Estimating Crop and Grass Productivity over the United States Using Satellite Solar-Induced Chlorophyll Fluorescence, Precipitation and Soil Moisture Data

Abstract

This study investigates how gross primary production (GPP) estimates can be improved with the use of solar-induced chlorophyll fluorescence (SIF) based on the interdependence between SIF, precipitation, soil moisture and GPP itself. We have used multi-year datasets from Global Ozone Monitoring Experiment-2 (GOME-2), Tropical Rainfall Measuring Mission (TRMM), European Space Agency Climate Change Initiative Soil Moisture (ESA CCI SM), and FLUXNET observations from ten stations in the continental United States. We have employed a GPP quantification framework that makes use of two factors whose influence on the SIF–GPP relationship was not evaluated previously—namely, differential plant sensitivity to water supply at different stages of its lifecycle and spatial variability patterns in SIF that are in contrast to those of GPP, precipitation, and soil moisture. It was found that over the Great Plains and Texas, fluorescence emission levels lag behind precipitation events from about two weeks for grasses to four weeks for crops. The spatial variability of SIF and GPP is shown to be characterized by different patterns: SIF demonstrates less variation over the same spatial extent as compared to GPP, precipitation and soil moisture. Thus, using newly introduced SIF–precipitation lead–lag relationships, we estimate GPP using SIF, precipitation and soil moisture data for grasses and crops over the US by applying the multiple linear regression technique. Our GPP estimates capture the drought impact over the US better than those from Moderate Resolution Imaging Spectroradiometer (MODIS).
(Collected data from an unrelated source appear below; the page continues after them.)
**src/rtl/mem_port_arbiter.sv**
```systemverilog
`default_nettype none
// ============================================================================
// mem_port_arbiter : shares the memory data port between two valid/ready
//                    requesters (round-robin or fixed priority)
// Revision         : 1.0
// ============================================================================
module mem_port_arbiter #(
   parameter int unsigned DEPTH = 1024,
   parameter bit          FAIR  = 1'b1
) (
   input  logic        clock,
   input  logic        reset,
   input  logic        r0_valid,
   input  logic        r0_we,
   input  logic [31:0] r0_addr,
   input  logic [31:0] r0_wdata,
   output logic        r0_ready,
   output logic        r0_rvalid,
   output logic [31:0] r0_rdata,
   output logic        r0_err,
   input  logic        r1_valid,
   input  logic        r1_we,
   input  logic [31:0] r1_addr,
   input  logic [31:0] r1_wdata,
   output logic        r1_ready,
   output logic        r1_rvalid,
   output logic [31:0] r1_rdata,
   output logic        r1_err,
   output logic        mem_rw,
   output logic [31:0] mem_ain,
   output logic [31:0] mem_din,
   input  logic [31:0] mem_dout
);

   typedef enum logic [1:0] {
      S_IDLE  = 2'd0,
      S_ISSUE = 2'd1,
      S_WAIT  = 2'd2,
      S_RESP  = 2'd3
   } state_t;

   localparam logic [31:0] c_depth = 32'(DEPTH);

   state_t      state_q;
   logic        last_grant_q;
   logic        gnt_q;
   logic        err_q;
   logic        rd_q;
   logic        mem_rw_q;
   logic [31:0] mem_ain_q;
   logic [31:0] mem_din_q;
   logic        r0_rvalid_q;
   logic [31:0] r0_rdata_q;
   logic        r0_err_q;
   logic        r1_rvalid_q;
   logic [31:0] r1_rdata_q;
   logic        r1_err_q;

   logic        sel_r1;
   logic        accept;
   logic        req_we;
   logic [31:0] req_addr;
   logic [31:0] req_wdata;
   logic        req_oor;

   // last_grant_q: 0 = r0 served last, 1 = r1 served last
   always_comb begin
      sel_r1    = r1_valid && (!r0_valid || (FAIR && !last_grant_q));
      accept    = (state_q == S_IDLE) && (r0_valid || r1_valid);
      req_we    = sel_r1 ? r1_we    : r0_we;
      req_addr  = sel_r1 ? r1_addr  : r0_addr;
      req_wdata = sel_r1 ? r1_wdata : r0_wdata;
      req_oor   = (req_addr >= c_depth);
      r0_ready  = (state_q == S_IDLE) && r0_valid && !sel_r1;
      r1_ready  = (state_q == S_IDLE) && sel_r1;
   end

   always_ff @(posedge clock) begin
      if (reset) begin
         state_q      <= S_IDLE;
         last_grant_q <= 1'b1;
         gnt_q        <= 1'b0;
         err_q        <= 1'b0;
         rd_q         <= 1'b0;
         mem_rw_q     <= 1'b0;
         mem_ain_q    <= 32'd0;
         mem_din_q    <= 32'd0;
         r0_rvalid_q  <= 1'b0;
         r0_rdata_q   <= 32'd0;
         r0_err_q     <= 1'b0;
         r1_rvalid_q  <= 1'b0;
         r1_rdata_q   <= 32'd0;
         r1_err_q     <= 1'b0;
      end else begin
         case (state_q)
            S_IDLE: begin
               if (accept) begin
                  mem_ain_q    <= req_addr;
                  mem_din_q    <= req_wdata;
                  mem_rw_q     <= req_we && !req_oor;
                  err_q        <= req_oor;
                  rd_q         <= !req_we && !req_oor;
                  gnt_q        <= sel_r1;
                  last_grant_q <= sel_r1;
                  state_q      <= S_ISSUE;
               end
            end
            S_ISSUE: begin
               mem_rw_q <= 1'b0;
               state_q  <= S_WAIT;
            end
            S_WAIT: begin
               // mem_dout is valid here: memory registered the address last edge
               if (gnt_q) begin
                  r1_rvalid_q <= 1'b1;
                  r1_rdata_q  <= rd_q ? mem_dout : 32'd0;
                  r1_err_q    <= err_q;
               end else begin
                  r0_rvalid_q <= 1'b1;
                  r0_rdata_q  <= rd_q ? mem_dout : 32'd0;
                  r0_err_q    <= err_q;
               end
               state_q <= S_RESP;
            end
            S_RESP: begin
               r0_rvalid_q <= 1'b0;
               r1_rvalid_q <= 1'b0;
               state_q     <= S_IDLE;
            end
            default: state_q <= S_IDLE;
         endcase
      end
   end

   assign mem_rw    = mem_rw_q;
   assign mem_ain   = mem_ain_q;
   assign mem_din   = mem_din_q;
   assign r0_rvalid = r0_rvalid_q;
   assign r0_rdata  = r0_rdata_q;
   assign r0_err    = r0_err_q;
   assign r1_rvalid = r1_rvalid_q;
   assign r1_rdata  = r1_rdata_q;
   assign r1_err    = r1_err_q;

endmodule
`default_nettype wire
```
During the drought year of 2011 over Texas, our GPP values show a decrease by 50–75 gC/m2/month, as opposed to the normal yielding year of 2007. In 2012, a drought year over the Great Plains, we observe a significant reduction in GPP, as compared to 2007. Hence, estimating GPP using specific SIF–GPP relationships, and information on different plant functional types (PFTs) and their interactions with precipitation and soil moisture over the Great Plains and Texas regions can help produce more reasonable GPP estimates.